Palm mini - Blog SFAM
Palm, el teléfono minimalista, tiene una función inédita: ponerle fin a la adicción a los móviles.

Palm renace de las cenizas y presenta un curioso dispositivo: un teléfono móvil minimalista que se sostiene en la palma de la mano, cuya función principal es la de calmar nuestra adicción a los smartphones.

Desde que la empresa fue comprada por HP y luego por TCL, las actividades de Palm estaban estancadas. Hasta que una start-up de San Francisco compró el nombre de esta marca de culto que vendía asistentes personales digitales y teléfonos que se volvieron populares en la década de los 90 y principios de 2000. Esta “nueva generación” de Palm reactivó la actividad de la marca y presentó su primer producto.

Como su nombre lo indica, ya que “palm” en inglés significa “palma”, el nuevo teléfono cabe en la palma de la mano. Además, este dispositivo responde de una manera particular a un problema real.

Contra los smartphones invasores que nos hacen adictos

Los smartphones adquirieron un rol central en nuestras vidas, generando adicciones reales, algunas de las cuales deben ser tratadas clínicamente. El constante flujo de notificaciones hace que algunos usuarios se desconecten totalmente del mundo real. Lo que a su vez da lugar a diferentes movimientos que alertan sobre el uso excesivo que le damos a estos dispositivos. Mientras tanto, empresas como Apple o Google, desarrollan herramientas para reducir la adicción y el estrés de usar un iPhone o Android.

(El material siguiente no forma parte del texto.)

File: src/rtl/hockey_display.sv
// hockey_display
// Display stage behind the air-hockey game FSM. Every output is a register
// loaded from the inputs sampled at the same edge and the blink phase that
// edge produces, so a new state is shown ON on its very first visible cycle.
// Ports:
//   clk, rst            clock, synchronous active-high reset
//   state   in  [3:0]   game state code (see hockey_pkg)
//   score_a in  [2:0]   player A score
//   score_b in  [2:0]   player B score
//   x_coord in  [2:0]   puck column 0..4
//   y_coord in  [2:0]   puck row 0..4
//   turn    in          serving player in DISPLAY (0=A, 1=B)
//   LEDA, LEDB out      player indicators
//   LEDX    out [4:0]   one-hot puck column
//   SSD7..SSD0 out [6:0] active-low digits {g,f,e,d,c,b,a}
module hockey_display
    import hockey_pkg::*;
#(
    parameter int BLINK_HALF = 100,
    parameter int WIN_SCORE  = 3
) (
    input  logic       clk,
    input  logic       rst,
    input  logic [3:0] state,
    input  logic [2:0] score_a,
    input  logic [2:0] score_b,
    input  logic [2:0] x_coord,
    input  logic [2:0] y_coord,
    input  logic       turn,
    output logic       LEDA,
    output logic       LEDB,
    output logic [4:0] LEDX,
    output logic [6:0] SSD7,
    output logic [6:0] SSD6,
    output logic [6:0] SSD5,
    output logic [6:0] SSD4,
    output logic [6:0] SSD3,
    output logic [6:0] SSD2,
    output logic [6:0] SSD1,
    output logic [6:0] SSD0
);

    localparam logic [15:0] BLINK_LAST = 16'(BLINK_HALF - 1);

    logic [3:0]  state_q;
    logic [15:0] blink_cnt, blink_cnt_next;
    logic        blink_phase, phase_next;

    logic [6:0] glyph_a, glyph_b, glyph_y;

    logic            leda_next, ledb_next;
    logic [4:0]      ledx_next;
    logic [7:0][6:0] ssd_next;
    logic            winner_a;

    seg7_encode u_enc_a (.value(score_a), .glyph(glyph_a));
    seg7_encode u_enc_b (.value(score_b), .glyph(glyph_b));
    seg7_encode u_enc_y (.value(y_coord), .glyph(glyph_y));

    // Blink generator next state. A state change restarts the half-period
    // in the ON phase and overrides any terminal-count toggle.
    always_comb begin
        if (state != state_q) begin
            blink_cnt_next = '0;
            phase_next     = 1'b1;
        end else if (blink_cnt == BLINK_LAST) begin
            blink_cnt_next = '0;
            phase_next     = ~blink_phase;
        end else begin
            blink_cnt_next = blink_cnt + 16'd1;
            phase_next     = blink_phase;
        end
    end

    assign winner_a = int'(score_a) >= WIN_SCORE;

    // Output decode.
    // NOTE: every signal gets a default at the top so no path through the
    // case leaves it unassigned, which would otherwise infer a latch.
    always_comb begin
        leda_next = 1'b0;
        ledb_next = 1'b0;
        ledx_next = 5'b00000;
        ssd_next  = {8{GLYPH_BLANK}};

        // Score line shared by every active game state.
        if (state >= ST_DISPLAY && state <= ST_GOAL_B) begin
            ssd_next[3] = glyph_a;
            ssd_next[2] = GLYPH_DASH;
            ssd_next[1] = GLYPH_DASH;
            ssd_next[0] = glyph_b;
        end

        case (state)
            ST_IDLE: begin
                ssd_next[3] = GLYPH_A;
                ssd_next[2] = GLYPH_DASH;
                ssd_next[1] = GLYPH_DASH;
                ssd_next[0] = GLYPH_B;
                leda_next   = phase_next;
                ledb_next   = phase_next;
            end
            ST_DISPLAY: begin
                leda_next = ~turn;
                ledb_next = turn;
            end
            ST_HIT_A: leda_next = 1'b1;
            ST_HIT_B: ledb_next = 1'b1;
            ST_SEND_A, ST_SEND_B, ST_RESP_A, ST_RESP_B: begin
                ssd_next[7] = (y_coord <= 3'd4) ? glyph_y : GLYPH_DASH;
                ledx_next   = col_onehot(x_coord);
                // Codes 4/6 have bit0 clear: A must respond.
                leda_next   = ~state[0];
                ledb_next   = state[0];
            end
            ST_GOAL_A: begin
                if (!phase_next) ssd_next[3] = GLYPH_BLANK;
                ledx_next = {5{phase_next}};
                leda_next = 1'b1;
            end
            ST_GOAL_B: begin
                if (!phase_next) ssd_next[0] = GLYPH_BLANK;
                ledx_next = {5{phase_next}};
                ledb_next = 1'b1;
            end
            ST_GAMEOVER: begin
                if (phase_next) ssd_next = {8{winner_a ? GLYPH_A : GLYPH_B}};
                leda_next = winner_a;
                ledb_next = ~winner_a;
            end
            default: ;
        endcase
    end

    // NOTE: sequential state uses non-blocking assignments so every register
    // samples the pre-edge values regardless of statement order.
    always_ff @(posedge clk) begin
        if (rst) begin
            // Reset copy of the state is IDLE, so leaving reset into any
            // other state restarts the blink in the ON phase.
            state_q     <= ST_IDLE;
            blink_cnt   <= '0;
            blink_phase <= 1'b1;
            LEDA        <= 1'b0;
            LEDB        <= 1'b0;
            LEDX        <= 5'b00000;
            SSD7        <= GLYPH_BLANK;
            SSD6        <= GLYPH_BLANK;
            SSD5        <= GLYPH_BLANK;
            SSD4        <= GLYPH_BLANK;
            SSD3        <= GLYPH_BLANK;
            SSD2        <= GLYPH_BLANK;
            SSD1        <= GLYPH_BLANK;
            SSD0        <= GLYPH_BLANK;
        end else begin
            state_q     <= state;
            blink_cnt   <= blink_cnt_next;
            blink_phase <= phase_next;
            LEDA        <= leda_next;
            LEDB        <= ledb_next;
            LEDX        <= ledx_next;
            SSD7        <= ssd_next[7];
            SSD6        <= ssd_next[6];
            SSD5        <= ssd_next[5];
            SSD4        <= ssd_next[4];
            SSD3        <= ssd_next[3];
            SSD2        <= ssd_next[2];
            SSD1        <= ssd_next[1];
            SSD0        <= ssd_next[0];
        end
    end

endmodule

Una Palm minimalista para manejar tu smartphone

La nueva Palm llega como respuesta a un problema social. Tomando la forma de un teléfono mini, apenas más grande que una tarjeta de crédito, la Palm les permite a los usuarios dejar sus teléfonos móviles en sus casas o en el fondo de sus bolsos.

La Palm funciona con Android y se sincroniza con los smartphones, ofreciéndole la posibilidad a los usuarios de elegir qué funciones y aplicaciones quieren visualizar. Lo más importante es que esta Palm no muestra ninguna notificación, sino que funciona como un hermano menor del smartphone que se centra en las funciones más básicas de comunicación y entonces, genera menos adicción.

Una lógica absurda, que no sobrevivirá

La nueva Palm no está diseñada para reemplazar a los smartphones, sino más bien para acompañarlos. Además, se vende por 349 dólares en los Estados Unidos, es decir que, por el mismo precio, se puede adquirir un teléfono de gama media. El mercado objetivo es el de los propietarios de teléfonos de alta gama, dispuestos a pagar esta suma para tener una versión “mini” de sus iPhone o Galaxy.

La idea detrás de este nuevo teléfono es bastante particular ya que supone que, para luchar contra la adicción a las tecnologías, se necesitan más tecnologías. Este nuevo dispositivo esconde detrás un concepto contradictorio: el de comprar un teléfono para justamente, combatir la adicción a estos. Una lógica ideal en la teoría, pero que difícilmente, logrará su objetivo. Sobretodo, cuando existen otros productos como los relojes conectados, que funcionan bajo el mismo principio, pero con características adicionales.